The plaintiff argued that the pay rate and account history items are inaccurate. To prove her argument, the plaintiff noted that one of the credit reporting agencies updated the tradeline to indicate the plaintiff was currently delinquent on the mortgage with missed payments going back to 2016. The plaintiff attempted to obtain a new mortgage in 2020, but was denied because of the late payments on her previous mortgage.
The plaintiff sued the credit reporting agency and the defendant separately, and a District Court judge granted the defendant’s motion for summary judgment. In order to make her case that the defendant violated Section 1681s-2(b) of the FCRA, the plaintiff must show the defendant provided incomplete or inaccurate information and that the incompleteness or inaccuracies were the result of an unreasonable investigation — that is, had it conducted a reasonable investigation, it would have discovered the data it provided was incomplete or inaccurate.
The District Court ruled on the plaintiff’s failure to prove the data was inaccurate, so that is where the Appeals Court focused. The plaintiff argued that the completeness or accuracy of the data should be judged by what shows up on an individual’s credit report, but the Appeals Court noted there is nothing in Section 1681s-2(b) that says that. “To the contrary, the statute sets out the data furnisher’s duties to investigate disputes, correct incomplete or inaccurate information, and report the results of an investigation to the credit reporting agency,” the Court wrote.
In either case, the Appeals Court ruled that what the defendant furnished was not materially misleading.

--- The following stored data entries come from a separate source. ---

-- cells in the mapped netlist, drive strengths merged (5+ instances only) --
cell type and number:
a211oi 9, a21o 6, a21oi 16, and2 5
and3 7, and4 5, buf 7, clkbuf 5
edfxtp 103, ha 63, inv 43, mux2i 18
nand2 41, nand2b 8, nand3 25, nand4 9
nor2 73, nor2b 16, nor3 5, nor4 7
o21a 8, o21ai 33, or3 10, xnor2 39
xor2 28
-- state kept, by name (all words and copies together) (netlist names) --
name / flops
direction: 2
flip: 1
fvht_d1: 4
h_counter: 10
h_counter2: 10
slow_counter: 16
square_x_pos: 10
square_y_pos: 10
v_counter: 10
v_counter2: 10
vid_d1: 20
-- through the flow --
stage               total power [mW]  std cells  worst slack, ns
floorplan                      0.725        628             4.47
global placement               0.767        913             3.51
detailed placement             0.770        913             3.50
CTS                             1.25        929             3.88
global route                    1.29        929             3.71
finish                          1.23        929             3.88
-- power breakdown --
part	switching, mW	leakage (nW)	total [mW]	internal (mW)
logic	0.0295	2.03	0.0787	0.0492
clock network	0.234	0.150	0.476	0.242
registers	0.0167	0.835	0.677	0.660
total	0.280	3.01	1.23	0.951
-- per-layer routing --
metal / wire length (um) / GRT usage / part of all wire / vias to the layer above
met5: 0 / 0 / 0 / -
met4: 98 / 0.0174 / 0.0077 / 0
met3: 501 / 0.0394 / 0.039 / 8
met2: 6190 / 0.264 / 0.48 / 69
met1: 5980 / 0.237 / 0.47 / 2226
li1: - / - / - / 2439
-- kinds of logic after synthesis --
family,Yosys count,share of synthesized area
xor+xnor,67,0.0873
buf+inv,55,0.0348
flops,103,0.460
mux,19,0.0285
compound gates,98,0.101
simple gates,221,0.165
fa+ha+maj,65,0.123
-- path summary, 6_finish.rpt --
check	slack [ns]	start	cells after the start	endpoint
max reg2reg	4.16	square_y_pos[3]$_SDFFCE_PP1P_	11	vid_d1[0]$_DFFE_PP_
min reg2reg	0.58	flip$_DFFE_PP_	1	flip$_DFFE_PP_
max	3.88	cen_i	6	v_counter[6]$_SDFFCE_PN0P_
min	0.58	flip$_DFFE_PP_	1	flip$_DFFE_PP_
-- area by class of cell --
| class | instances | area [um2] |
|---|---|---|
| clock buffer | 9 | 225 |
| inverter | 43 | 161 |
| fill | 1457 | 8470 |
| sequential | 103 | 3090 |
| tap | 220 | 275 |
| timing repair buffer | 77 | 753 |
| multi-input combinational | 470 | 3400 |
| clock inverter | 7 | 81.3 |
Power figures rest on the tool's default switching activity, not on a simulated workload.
==> flow/design.v <==
module registers (
    	input clk, rst,
    	input pc_inc,
    	input [7:0] data_in,
    	output reg [7:0] data_out,
    	output reg [7:0] addr_reg
);
    	reg [7:0] pc;
    	reg [7:0] w_reg;
    	always @(posedge clk or posedge rst) begin
    	    	if (rst) begin
            		pc <= 8'b00000000;
            		w_reg <= 8'b00000000;
            		addr_reg <= 8'b00000000;
        	end else begin
            		if (pc_inc) pc <= pc + 1;
            		addr_reg <= pc;
            		data_out <= w_reg;
        	end
    	end
endmodule
==> flow/run.sh <==
#!/bin/bash
# OpenROAD 26Q1-2900-gdf79404cd8, Yosys 0.63+post, stock flow scripts
make -C /OpenROAD-flow-scripts/flow DESIGN_CONFIG=/design/flow/config.mk WORK_HOME=/design/flow/orfs finish
==> flow/config.mk <==
export PLATFORM = sky130hd
export DESIGN_NAME = registers
export DESIGN_NICKNAME = registers
export VERILOG_FILES = /design/flow/design.v
export SDC_FILE = /design/flow/constraint.sdc
export NUM_CORES = 4
export LEC_CHECK = 1
export CORE_AREA = 10 10 86 86
export DIE_AREA = 0 0 96 96
==> flow/constraint.sdc <==
current_design registers

set clk_period 1.5
set clk_io_pct 0.2

create_clock -name clk0 -period $clk_period [get_ports {clk}]

set non_clock_inputs [all_inputs -no_clocks]
set_input_delay [expr $clk_period * $clk_io_pct] -clock clk0 $non_clock_inputs
set_output_delay [expr $clk_period * $clk_io_pct] -clock clk0 [all_outputs]
==> reports/summary.log <==
qor: power_and_ir_drop.leakagePower 0.367 nW
qor: hold_path.hold_path.class in -> async
qor: placed_design.placement.cell_area 781 um2
qor: detailed_routing.finalWirelength 1.08 mm
qor: sta.final_period_util 0.901
qor: power_and_ir_drop.vdd_ir_drop_max 0.397 mV
qor: power_and_ir_drop.power_density 1720 nW/um2
qor: yosys.synth_area_per_cell 13.8 um2
qor: clock_tree.cts_setup_buffers 0
qor: detailed_routing.routed_wire_length_per_instance 8.25 um
qor: floorplanning.chip_height 96 um
qor: yosys.main_area_contributors_after_synthesis sky130_fd_sc_hd__dfrtp_1 (66%), sky130_fd_sc_hd__buf_4 (9.9%), sky130_fd_sc_hd__xnor2_1 (5.7%), sky130_fd_sc_hd__xor2_1 (4.3%), sky130_fd_sc_hd__ha_1 (2.1%)
qor: sta.final.hold.worst_slack 0.356 ns
qor: worst_setup_path.cpPeakStageDelay 0.47 ns
qor: clock_tree.cts_resized 0
qor: worst_setup_path.worst-endpoint-arrival 1.05 ns
qor: yosys.seq_area_frac_synth 0.657
qor: worst_setup_path.timing.critical_path.slowest_stage_cell sky130_fd_sc_hd__clkdlybuf4s50_1
qor: clock_tree.cts_tree yes
qor: grt.grt_pass1_wl 1.81 mm
qor: detailed_routing.post-route-drc-count 0
qor: detailed_routing.post_drt_via_cell_ratio 2.53
qor: layout.fin_util 0.151
qor: grt.largest_net_degree_at_the_start_of_global_routing 17
qor: clock_tree.cts.hold.buffers_added 0
qor: yosys.ys.flops 16
qor: placed_design.dp_cells 127
qor: clock_tree.insertion_delay 0.24 ns
qor: sta.report.final.slew_viol_count 0
qor: worst_setup_path.worstPathMaxFanout 1
qor: clock_tree.clock-root-buffer sky130_fd_sc_hd__clkbuf_8
qor: sta.setup_ws 0.149 ns
qor: floorplanning.die_outline_area 9220 um2
qor: grt.total_global_routing_track_utilization 0.0255
qor: yosys.synth_cell_types 14
qor: layout.nFillCells 624
qor: yosys.post-synth-top-area-fraction 0.657
qor: detailed_routing.first_iter_violations 25
qor: status.status finished, final reports clean
qor: placed_design.place_congestion 0.736
qor: grt.grt.overflow.total 0
qor: yosys.synthCells 44
qor: sta.finalWorstPathRequiredPeriod 1.35 ns
qor: yosys.yosys-stat-area 609 um2
qor: sta.rsz0062_at_grt no
qor: clock_tree.tritoncts.num_buffers 3
qor: layout.final_area 836 um2
qor: worst_setup_path.cp-start-kind flop
qor: detailed_routing.detailroute.via_count 331
qor: floorplanning.core.rowCount 27
qor: floorplanning.coreArea 5540 um2
qor: layout.layout-drive-gt1-share 0.153
qor: clock_tree.cts.sink_count 16
qor: worst_setup_path.cpLargestDelayFamily buffers and inverters
qor: worst_setup_path.worst-endpoint-required 1.20 ns
qor: sta.tns 0 ns
qor: placed_design.dp_worst_setup_slack 0.0863 ns
qor: sta.fin_worst_skew 0.00136 ns
qor: worst_setup_path.worstSetupEndpointType output pin
qor: clock_tree.ctsHtreeMaxLevel 1
qor: detailed_routing.final_ant_viol_nets 0
qor: grt.grt_pass1_vias 381
qor: placed_design.portBuffers 10
qor: floorplanning.fp-utilization 0.110
qor: yosys.ys.warnings.count 1
qor: clock_tree.path_clk_slew 0.06 ns
qor: detailed_routing.antenna_cells 0
qor: worst_setup_path.path_buffers 1
qor: layout.area_growth_syn_to_layout 37.2%
qor: power_and_ir_drop.report.power.total 1.44 mW
qor: sta.max_clock_freq 740 MHz
qor: detailed_routing.number_of_search_and_repair_iterations_in_the_first_detailed_routing_pass 3
qor: flow_run.warning_count 33
qor: worst_setup_path.path_cells clkdlybuf4s50_1
qor: placed_design.half_perimeter_wire_length_after_placement 813 um
qor: flow_run.cap_violations 0
qor: floorplanning.dieWidth 96 um
qor: layout.final-instance-count-excl-fill 131
qor: yosys.synth_area 609 um2
qor: grt.antenna_violations_before_repair 0
qor: sta.setup_viol 0
qor: clock_tree.cts-root-to-sink-buffers 2
qor: floorplanning.design.portCount 27
qor: yosys.post-synth-top-area-cell sky130_fd_sc_hd__dfrtp_1
qor: yosys.ys_cells 44
qor: sta.finalHoldViolCount 0
qor: worst_setup_path.criticalPathCategory reg -> out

“The dispositive question thus is whether the code as presented on the ACDV form would materially mislead a reasonable observer to conclude that Frazier is currently delinquent. Like the district court, we conclude that, when reviewed in context, the Pay Rate of ‘3’ is not materially misleading. The ‘3’ code is directly beside an Account Status code of ’13,’ which means the account is closed. A few columns down, the Balance and Amount Past Due state $0. Date Closed is accurately marked as ’01-14-2016,’ and so is the Date of Last Payment as ’09-09-2015.’ Finally, the Special Comments Code was verified as ‘AU,’ which represents that Frazier’s loan was paid in full for less than the remaining balance. A debtor cannot be currently delinquent on a loan that no longer exists. With this full context, no reasonable jury could find that the ‘3’ code meant Frazier was currently delinquent on her debt.”